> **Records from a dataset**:
=======
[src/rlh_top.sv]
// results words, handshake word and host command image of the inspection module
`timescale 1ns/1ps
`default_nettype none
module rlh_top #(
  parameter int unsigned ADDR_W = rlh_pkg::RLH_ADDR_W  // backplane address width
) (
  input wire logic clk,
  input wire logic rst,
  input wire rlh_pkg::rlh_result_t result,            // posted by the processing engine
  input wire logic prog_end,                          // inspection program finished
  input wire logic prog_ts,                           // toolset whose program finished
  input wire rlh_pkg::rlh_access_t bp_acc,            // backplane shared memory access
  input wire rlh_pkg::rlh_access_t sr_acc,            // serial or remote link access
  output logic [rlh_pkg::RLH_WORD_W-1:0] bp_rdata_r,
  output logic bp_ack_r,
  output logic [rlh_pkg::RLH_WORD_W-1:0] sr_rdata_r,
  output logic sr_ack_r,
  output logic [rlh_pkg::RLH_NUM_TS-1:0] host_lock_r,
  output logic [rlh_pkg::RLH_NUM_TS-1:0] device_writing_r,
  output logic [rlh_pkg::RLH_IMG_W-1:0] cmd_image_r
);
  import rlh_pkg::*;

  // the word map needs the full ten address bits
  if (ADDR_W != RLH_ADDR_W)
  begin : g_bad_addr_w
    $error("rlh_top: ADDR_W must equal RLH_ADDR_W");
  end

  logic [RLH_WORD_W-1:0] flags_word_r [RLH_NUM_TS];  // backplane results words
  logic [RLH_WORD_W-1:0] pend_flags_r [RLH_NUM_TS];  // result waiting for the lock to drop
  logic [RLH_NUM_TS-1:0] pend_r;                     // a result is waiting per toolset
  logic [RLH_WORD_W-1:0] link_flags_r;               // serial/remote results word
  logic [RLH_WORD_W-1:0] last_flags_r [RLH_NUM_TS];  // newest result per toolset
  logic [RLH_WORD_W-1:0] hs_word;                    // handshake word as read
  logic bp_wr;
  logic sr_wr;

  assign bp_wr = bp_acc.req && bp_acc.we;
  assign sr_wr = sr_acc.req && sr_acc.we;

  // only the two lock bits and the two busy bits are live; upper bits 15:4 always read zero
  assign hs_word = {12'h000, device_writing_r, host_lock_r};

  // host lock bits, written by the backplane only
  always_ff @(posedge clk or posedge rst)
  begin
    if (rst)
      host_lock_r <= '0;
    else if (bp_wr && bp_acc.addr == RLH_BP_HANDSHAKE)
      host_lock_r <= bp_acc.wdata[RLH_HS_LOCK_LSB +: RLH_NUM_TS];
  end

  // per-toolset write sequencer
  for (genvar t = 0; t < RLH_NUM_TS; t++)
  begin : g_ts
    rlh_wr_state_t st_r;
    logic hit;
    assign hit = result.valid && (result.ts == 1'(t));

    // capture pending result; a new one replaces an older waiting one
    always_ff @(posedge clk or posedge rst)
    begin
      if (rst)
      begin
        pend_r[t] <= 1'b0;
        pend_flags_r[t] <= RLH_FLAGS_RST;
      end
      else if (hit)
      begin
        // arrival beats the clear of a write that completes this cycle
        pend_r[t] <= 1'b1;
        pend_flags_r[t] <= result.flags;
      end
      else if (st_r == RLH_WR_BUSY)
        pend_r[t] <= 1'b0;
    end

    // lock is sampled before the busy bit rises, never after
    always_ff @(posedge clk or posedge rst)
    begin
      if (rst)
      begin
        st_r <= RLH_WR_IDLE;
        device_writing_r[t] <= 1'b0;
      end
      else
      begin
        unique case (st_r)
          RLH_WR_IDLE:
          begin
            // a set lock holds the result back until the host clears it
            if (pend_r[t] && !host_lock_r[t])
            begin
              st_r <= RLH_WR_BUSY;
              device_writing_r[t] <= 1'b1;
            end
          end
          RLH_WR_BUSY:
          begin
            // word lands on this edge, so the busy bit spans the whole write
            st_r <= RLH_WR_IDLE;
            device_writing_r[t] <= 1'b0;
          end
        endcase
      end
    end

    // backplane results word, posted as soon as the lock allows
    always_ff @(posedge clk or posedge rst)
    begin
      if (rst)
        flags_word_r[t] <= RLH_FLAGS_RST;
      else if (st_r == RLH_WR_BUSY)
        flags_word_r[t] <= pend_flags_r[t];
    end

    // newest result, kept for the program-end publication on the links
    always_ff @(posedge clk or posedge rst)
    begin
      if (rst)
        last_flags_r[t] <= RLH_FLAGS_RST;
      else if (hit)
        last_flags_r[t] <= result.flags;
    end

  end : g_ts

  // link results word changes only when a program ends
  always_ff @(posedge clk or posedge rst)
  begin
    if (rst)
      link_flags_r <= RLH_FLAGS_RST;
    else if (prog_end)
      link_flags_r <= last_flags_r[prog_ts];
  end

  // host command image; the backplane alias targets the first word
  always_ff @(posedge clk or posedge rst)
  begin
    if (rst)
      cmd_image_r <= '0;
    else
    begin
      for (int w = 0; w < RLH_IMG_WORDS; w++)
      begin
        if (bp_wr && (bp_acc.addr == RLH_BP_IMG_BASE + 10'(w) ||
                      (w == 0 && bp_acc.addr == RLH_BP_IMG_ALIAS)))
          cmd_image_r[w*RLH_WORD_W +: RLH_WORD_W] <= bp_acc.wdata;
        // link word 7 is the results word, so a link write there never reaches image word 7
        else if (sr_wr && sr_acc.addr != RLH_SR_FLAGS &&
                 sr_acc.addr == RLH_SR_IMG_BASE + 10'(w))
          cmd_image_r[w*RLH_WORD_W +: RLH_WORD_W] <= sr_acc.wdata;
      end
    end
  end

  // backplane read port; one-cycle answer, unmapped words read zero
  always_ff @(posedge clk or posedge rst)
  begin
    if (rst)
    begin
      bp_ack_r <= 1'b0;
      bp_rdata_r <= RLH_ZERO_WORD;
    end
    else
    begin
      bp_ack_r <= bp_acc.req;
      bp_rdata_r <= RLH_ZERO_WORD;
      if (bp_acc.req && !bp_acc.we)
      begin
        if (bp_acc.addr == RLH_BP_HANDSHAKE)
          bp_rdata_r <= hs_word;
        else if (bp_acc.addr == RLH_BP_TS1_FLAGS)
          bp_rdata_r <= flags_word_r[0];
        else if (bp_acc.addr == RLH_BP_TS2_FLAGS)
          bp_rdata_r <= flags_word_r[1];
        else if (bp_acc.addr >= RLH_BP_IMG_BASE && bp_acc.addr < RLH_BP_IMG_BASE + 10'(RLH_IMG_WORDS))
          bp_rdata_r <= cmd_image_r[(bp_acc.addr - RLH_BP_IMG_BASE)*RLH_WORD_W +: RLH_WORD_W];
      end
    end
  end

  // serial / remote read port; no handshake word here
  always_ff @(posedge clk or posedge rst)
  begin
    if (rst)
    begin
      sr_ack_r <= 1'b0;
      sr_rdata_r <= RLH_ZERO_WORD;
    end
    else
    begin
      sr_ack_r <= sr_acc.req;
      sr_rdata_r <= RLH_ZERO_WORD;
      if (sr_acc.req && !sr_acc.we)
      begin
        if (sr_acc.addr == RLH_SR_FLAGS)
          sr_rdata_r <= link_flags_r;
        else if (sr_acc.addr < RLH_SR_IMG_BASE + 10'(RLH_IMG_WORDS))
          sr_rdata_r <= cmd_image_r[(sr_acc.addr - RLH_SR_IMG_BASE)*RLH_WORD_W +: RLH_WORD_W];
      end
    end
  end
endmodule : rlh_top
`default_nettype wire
=======
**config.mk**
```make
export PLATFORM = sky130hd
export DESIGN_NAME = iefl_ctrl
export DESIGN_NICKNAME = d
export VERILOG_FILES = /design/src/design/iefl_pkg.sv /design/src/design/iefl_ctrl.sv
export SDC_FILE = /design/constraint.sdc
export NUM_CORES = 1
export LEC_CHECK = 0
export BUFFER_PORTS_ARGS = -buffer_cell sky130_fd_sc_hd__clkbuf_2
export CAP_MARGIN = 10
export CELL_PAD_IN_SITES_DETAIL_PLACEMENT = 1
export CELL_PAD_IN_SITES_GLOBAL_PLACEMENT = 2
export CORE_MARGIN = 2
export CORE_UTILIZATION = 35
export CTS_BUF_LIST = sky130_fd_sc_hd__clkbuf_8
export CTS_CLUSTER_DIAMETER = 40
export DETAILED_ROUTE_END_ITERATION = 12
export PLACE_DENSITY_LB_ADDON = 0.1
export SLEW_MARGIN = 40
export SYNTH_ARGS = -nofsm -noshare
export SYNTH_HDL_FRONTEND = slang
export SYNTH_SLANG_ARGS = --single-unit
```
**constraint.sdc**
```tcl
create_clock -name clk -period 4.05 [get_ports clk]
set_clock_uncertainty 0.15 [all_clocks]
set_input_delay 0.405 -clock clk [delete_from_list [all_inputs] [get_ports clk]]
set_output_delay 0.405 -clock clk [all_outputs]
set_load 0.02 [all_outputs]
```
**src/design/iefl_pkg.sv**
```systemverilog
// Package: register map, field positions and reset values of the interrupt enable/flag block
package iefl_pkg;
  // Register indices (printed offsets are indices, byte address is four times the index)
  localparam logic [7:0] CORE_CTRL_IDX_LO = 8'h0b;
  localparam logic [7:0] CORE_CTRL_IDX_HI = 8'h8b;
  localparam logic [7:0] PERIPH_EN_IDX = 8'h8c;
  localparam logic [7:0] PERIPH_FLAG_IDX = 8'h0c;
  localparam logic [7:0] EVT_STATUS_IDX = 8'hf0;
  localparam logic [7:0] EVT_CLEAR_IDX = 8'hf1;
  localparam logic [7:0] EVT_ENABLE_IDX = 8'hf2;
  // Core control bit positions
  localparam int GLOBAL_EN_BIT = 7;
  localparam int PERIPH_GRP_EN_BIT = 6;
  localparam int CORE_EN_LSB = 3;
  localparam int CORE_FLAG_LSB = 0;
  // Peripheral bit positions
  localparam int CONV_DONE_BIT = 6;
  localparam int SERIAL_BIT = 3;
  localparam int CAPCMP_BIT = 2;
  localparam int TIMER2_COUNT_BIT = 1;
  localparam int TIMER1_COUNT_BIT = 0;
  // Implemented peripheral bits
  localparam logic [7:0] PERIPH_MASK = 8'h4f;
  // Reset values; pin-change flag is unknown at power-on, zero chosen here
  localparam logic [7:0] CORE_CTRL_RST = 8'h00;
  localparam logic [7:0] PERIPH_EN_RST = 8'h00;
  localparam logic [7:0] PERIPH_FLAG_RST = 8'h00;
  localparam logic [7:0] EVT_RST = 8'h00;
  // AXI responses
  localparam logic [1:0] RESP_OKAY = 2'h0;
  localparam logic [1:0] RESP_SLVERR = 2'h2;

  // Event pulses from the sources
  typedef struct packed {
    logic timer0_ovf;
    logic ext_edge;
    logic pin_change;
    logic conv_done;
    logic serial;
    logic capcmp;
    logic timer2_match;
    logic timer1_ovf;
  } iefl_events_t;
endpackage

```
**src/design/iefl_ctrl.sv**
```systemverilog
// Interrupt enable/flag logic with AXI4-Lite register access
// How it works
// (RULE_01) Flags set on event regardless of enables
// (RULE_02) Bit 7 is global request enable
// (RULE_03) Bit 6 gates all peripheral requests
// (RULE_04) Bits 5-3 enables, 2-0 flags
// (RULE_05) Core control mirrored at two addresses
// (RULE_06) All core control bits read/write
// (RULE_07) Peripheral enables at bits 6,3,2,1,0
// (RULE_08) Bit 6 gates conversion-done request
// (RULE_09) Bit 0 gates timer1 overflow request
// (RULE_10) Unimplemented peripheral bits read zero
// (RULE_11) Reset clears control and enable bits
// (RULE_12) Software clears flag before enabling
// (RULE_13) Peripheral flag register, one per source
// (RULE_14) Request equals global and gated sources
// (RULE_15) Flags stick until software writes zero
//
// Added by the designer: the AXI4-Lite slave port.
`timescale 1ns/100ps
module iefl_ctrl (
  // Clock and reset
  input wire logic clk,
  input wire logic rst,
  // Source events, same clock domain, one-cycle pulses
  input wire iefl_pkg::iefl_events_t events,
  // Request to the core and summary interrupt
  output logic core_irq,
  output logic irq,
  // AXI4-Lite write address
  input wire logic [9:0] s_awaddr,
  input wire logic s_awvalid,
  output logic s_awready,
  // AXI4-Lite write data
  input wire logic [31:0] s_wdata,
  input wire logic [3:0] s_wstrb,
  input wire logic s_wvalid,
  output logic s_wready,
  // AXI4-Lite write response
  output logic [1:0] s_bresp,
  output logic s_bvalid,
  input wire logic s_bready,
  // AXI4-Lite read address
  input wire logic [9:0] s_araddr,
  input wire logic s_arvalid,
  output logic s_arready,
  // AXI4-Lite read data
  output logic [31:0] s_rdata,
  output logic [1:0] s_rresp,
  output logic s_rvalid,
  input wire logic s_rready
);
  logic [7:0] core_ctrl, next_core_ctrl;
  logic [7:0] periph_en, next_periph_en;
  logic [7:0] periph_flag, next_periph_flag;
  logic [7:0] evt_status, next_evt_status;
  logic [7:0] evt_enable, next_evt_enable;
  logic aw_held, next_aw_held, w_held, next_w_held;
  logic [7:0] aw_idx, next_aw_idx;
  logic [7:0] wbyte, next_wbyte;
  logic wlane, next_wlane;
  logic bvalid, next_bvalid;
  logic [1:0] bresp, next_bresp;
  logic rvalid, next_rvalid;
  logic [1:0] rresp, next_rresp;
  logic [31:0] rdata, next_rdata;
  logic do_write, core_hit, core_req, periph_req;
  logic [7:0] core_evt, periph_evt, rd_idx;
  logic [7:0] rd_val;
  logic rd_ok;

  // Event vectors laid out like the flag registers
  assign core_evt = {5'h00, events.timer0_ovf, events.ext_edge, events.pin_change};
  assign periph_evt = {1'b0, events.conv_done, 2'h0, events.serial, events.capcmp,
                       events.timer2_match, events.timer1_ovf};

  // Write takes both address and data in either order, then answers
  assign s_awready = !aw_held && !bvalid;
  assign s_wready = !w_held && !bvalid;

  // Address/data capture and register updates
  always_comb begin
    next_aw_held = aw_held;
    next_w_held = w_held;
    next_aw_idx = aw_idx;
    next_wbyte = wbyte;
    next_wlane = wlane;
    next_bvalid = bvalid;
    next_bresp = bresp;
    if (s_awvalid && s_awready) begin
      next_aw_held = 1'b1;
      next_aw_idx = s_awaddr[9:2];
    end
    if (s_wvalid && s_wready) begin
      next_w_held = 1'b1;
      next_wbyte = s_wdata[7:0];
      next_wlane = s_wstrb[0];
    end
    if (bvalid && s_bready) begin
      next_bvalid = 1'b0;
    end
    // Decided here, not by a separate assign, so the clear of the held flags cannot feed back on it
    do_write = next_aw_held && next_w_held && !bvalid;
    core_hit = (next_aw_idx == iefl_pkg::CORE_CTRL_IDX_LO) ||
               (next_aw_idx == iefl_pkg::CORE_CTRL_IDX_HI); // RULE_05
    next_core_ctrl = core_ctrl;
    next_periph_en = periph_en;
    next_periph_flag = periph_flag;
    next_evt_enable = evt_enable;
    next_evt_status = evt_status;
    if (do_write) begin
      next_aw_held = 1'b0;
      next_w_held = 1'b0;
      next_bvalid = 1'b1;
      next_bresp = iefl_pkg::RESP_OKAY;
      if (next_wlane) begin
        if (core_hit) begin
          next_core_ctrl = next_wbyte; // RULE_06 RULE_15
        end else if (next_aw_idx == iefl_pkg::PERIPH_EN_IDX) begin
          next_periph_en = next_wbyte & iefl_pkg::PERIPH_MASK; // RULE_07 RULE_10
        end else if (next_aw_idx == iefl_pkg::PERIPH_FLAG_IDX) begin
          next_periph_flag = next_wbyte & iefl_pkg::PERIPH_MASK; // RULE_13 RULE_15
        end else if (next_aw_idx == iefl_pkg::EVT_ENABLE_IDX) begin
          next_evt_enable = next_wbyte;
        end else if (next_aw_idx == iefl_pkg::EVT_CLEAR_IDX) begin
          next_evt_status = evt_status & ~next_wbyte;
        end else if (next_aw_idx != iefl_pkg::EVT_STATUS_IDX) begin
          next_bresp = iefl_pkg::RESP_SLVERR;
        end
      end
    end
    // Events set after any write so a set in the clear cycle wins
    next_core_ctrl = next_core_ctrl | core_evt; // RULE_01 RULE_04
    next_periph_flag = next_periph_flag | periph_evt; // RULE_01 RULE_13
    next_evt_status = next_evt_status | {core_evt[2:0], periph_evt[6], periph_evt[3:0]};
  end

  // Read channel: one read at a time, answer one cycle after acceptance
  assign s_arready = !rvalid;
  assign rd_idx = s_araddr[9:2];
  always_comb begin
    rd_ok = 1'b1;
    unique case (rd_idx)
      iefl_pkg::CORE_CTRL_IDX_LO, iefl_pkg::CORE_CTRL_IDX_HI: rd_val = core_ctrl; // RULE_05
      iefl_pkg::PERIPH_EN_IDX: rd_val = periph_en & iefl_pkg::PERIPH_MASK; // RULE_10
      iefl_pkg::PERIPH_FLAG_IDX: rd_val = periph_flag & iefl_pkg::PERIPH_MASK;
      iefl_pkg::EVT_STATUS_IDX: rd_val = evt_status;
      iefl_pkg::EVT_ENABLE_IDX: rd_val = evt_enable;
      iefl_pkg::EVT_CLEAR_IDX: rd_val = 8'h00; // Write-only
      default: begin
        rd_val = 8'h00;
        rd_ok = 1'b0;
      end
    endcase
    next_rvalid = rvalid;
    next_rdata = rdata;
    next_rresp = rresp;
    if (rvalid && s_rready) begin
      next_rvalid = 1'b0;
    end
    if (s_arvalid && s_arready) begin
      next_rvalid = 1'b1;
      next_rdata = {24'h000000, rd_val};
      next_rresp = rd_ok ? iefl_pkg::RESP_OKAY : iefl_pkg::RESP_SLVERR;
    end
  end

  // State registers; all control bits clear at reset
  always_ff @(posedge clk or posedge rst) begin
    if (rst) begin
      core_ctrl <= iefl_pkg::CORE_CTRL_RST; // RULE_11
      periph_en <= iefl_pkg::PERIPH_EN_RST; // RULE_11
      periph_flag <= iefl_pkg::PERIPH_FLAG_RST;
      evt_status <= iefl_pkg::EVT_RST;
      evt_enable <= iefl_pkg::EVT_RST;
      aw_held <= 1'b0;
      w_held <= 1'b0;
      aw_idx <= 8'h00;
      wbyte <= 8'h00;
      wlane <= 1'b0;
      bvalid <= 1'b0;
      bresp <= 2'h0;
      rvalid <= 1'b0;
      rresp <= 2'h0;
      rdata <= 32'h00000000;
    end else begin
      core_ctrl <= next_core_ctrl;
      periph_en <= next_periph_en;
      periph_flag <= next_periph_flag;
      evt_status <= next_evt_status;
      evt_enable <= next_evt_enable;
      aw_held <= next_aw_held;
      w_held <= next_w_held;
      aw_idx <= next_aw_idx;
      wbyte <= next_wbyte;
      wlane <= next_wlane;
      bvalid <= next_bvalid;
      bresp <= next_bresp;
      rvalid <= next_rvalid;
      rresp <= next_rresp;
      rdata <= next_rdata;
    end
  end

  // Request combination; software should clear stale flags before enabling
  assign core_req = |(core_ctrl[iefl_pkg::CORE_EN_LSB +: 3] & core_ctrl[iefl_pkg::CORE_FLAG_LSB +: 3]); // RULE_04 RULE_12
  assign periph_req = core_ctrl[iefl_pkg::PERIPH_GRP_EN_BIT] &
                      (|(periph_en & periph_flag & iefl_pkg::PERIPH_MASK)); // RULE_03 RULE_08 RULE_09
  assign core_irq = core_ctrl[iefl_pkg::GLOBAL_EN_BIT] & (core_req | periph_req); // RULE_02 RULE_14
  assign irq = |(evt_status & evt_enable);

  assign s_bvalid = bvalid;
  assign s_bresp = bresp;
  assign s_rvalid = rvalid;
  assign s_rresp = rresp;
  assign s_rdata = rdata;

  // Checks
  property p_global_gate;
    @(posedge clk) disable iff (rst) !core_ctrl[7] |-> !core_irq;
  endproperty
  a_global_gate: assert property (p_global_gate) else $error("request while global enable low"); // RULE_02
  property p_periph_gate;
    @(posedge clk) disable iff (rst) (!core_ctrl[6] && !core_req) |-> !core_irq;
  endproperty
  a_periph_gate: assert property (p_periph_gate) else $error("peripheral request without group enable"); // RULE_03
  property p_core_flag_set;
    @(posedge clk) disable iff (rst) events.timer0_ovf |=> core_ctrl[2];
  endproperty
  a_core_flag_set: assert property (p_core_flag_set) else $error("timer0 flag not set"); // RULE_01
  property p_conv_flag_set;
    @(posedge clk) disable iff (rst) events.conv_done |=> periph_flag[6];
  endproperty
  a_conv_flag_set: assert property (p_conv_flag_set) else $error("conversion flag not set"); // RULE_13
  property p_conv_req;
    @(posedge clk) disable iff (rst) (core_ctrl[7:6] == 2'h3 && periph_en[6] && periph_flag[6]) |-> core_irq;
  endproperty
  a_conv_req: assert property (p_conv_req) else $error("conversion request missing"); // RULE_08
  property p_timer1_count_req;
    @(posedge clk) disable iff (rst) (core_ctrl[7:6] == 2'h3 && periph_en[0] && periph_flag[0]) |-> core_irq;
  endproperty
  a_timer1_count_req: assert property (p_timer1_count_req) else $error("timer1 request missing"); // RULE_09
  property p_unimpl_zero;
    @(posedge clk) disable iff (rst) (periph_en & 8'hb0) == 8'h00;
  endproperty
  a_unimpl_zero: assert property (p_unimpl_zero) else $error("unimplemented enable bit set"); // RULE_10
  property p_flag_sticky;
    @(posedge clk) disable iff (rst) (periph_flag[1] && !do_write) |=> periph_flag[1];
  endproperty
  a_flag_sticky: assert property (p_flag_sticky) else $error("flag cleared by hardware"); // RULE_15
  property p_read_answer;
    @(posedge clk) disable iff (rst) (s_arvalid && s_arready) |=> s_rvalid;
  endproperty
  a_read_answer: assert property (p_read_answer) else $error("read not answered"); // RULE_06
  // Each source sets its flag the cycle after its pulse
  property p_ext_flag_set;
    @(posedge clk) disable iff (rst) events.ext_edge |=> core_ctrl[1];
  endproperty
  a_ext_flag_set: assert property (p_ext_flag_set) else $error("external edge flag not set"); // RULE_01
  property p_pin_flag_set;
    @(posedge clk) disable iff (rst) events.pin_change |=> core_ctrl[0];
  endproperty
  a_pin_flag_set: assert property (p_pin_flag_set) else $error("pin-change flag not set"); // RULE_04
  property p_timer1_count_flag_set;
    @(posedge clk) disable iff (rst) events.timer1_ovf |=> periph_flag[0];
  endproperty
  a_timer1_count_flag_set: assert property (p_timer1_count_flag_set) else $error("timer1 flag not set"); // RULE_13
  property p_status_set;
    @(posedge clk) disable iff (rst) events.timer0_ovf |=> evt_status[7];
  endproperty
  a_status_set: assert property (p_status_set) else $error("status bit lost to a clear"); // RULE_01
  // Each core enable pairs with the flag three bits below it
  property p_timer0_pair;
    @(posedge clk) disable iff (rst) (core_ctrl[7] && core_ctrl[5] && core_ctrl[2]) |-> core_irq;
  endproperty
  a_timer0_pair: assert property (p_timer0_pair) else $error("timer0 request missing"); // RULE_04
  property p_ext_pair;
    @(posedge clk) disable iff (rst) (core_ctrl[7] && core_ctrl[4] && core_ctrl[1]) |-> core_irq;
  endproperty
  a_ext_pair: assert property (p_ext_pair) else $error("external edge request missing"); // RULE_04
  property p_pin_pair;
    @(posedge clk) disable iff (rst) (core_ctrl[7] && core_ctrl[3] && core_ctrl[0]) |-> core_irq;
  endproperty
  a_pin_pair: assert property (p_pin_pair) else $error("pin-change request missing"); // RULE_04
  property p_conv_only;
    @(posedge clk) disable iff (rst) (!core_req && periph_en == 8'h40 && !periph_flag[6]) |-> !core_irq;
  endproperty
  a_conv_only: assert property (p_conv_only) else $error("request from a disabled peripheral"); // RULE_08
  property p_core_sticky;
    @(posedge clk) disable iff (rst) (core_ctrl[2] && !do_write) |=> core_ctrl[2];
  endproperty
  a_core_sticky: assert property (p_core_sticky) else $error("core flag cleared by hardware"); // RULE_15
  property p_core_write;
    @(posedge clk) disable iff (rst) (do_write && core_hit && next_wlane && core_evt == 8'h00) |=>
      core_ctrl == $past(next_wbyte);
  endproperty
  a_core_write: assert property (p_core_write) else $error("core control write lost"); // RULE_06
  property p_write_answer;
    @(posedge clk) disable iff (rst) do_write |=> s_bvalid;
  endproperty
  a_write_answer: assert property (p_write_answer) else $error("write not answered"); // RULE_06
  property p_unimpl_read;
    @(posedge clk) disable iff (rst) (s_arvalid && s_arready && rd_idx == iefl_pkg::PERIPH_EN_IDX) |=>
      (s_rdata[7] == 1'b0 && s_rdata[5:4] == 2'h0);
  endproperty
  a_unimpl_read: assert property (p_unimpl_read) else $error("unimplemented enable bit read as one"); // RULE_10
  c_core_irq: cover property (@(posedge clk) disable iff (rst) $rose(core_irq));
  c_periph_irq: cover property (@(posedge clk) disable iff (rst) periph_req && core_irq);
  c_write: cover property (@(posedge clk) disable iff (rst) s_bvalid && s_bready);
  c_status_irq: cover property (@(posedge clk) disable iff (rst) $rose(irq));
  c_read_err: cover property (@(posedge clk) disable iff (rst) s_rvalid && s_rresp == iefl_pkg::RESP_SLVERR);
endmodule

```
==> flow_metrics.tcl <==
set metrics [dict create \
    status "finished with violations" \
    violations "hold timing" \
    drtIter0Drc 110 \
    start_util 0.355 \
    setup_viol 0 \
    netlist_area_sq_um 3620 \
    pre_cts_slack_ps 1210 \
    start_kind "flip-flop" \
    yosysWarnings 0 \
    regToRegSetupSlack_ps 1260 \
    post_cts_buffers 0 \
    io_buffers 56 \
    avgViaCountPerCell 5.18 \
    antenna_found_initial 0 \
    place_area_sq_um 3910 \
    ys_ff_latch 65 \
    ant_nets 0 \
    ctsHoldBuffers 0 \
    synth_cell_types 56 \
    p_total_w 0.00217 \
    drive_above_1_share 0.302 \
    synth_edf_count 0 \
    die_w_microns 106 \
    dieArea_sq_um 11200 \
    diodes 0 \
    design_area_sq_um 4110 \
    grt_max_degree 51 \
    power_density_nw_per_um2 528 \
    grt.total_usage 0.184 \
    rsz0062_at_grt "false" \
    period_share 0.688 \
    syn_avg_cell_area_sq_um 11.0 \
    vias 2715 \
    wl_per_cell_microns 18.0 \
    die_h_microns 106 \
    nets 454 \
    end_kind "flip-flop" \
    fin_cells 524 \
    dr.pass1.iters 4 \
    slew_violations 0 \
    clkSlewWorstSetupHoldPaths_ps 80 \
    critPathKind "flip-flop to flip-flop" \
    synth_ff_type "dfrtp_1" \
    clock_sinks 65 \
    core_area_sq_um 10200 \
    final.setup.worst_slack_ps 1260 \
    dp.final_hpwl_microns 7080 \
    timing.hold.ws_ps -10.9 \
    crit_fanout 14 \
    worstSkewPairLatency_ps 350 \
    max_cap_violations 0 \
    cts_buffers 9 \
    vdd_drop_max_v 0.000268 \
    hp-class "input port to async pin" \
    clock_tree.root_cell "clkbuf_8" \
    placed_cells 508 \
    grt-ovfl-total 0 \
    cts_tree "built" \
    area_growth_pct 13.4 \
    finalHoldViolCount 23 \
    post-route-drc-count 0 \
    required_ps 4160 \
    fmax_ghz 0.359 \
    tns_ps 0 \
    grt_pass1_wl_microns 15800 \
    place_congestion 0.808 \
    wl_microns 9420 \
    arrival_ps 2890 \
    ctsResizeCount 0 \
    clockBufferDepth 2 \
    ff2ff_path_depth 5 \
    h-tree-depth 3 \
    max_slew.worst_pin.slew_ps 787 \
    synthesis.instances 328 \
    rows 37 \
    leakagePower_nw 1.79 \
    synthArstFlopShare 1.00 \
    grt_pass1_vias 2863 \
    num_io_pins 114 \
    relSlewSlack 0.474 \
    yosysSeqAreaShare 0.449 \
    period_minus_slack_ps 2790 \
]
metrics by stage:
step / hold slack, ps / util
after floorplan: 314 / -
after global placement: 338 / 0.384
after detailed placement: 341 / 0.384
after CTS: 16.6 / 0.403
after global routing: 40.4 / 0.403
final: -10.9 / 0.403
=======
> **Task to complete**: What are the lines above, starting at the one with "[src/rlh_top.sv]" and ending at the one with "logic [RLH_NUM_TS-1:0] pend_r;"? Give them again exactly, and only them.

> **Result**:
[src/rlh_top.sv]
// results words, handshake word and host command image of the inspection module
`timescale 1ns/1ps
`default_nettype none
module rlh_top #(
  parameter int unsigned ADDR_W = rlh_pkg::RLH_ADDR_W  // backplane address width
) (
  input wire logic clk,
  input wire logic rst,
  input wire rlh_pkg::rlh_result_t result,            // posted by the processing engine
  input wire logic prog_end,                          // inspection program finished
  input wire logic prog_ts,                           // toolset whose program finished
  input wire rlh_pkg::rlh_access_t bp_acc,            // backplane shared memory access
  input wire rlh_pkg::rlh_access_t sr_acc,            // serial or remote link access
  output logic [rlh_pkg::RLH_WORD_W-1:0] bp_rdata_r,
  output logic bp_ack_r,
  output logic [rlh_pkg::RLH_WORD_W-1:0] sr_rdata_r,
  output logic sr_ack_r,
  output logic [rlh_pkg::RLH_NUM_TS-1:0] host_lock_r,
  output logic [rlh_pkg::RLH_NUM_TS-1:0] device_writing_r,
  output logic [rlh_pkg::RLH_IMG_W-1:0] cmd_image_r
);
  import rlh_pkg::*;

  // the word map needs the full ten address bits
  if (ADDR_W != RLH_ADDR_W)
  begin : g_bad_addr_w
    $error("rlh_top: ADDR_W must equal RLH_ADDR_W");
  end

  logic [RLH_WORD_W-1:0] flags_word_r [RLH_NUM_TS];  // backplane results words
  logic [RLH_WORD_W-1:0] pend_flags_r [RLH_NUM_TS];  // result waiting for the lock to drop
  logic [RLH_NUM_TS-1:0] pend_r;                     // a result is waiting per toolset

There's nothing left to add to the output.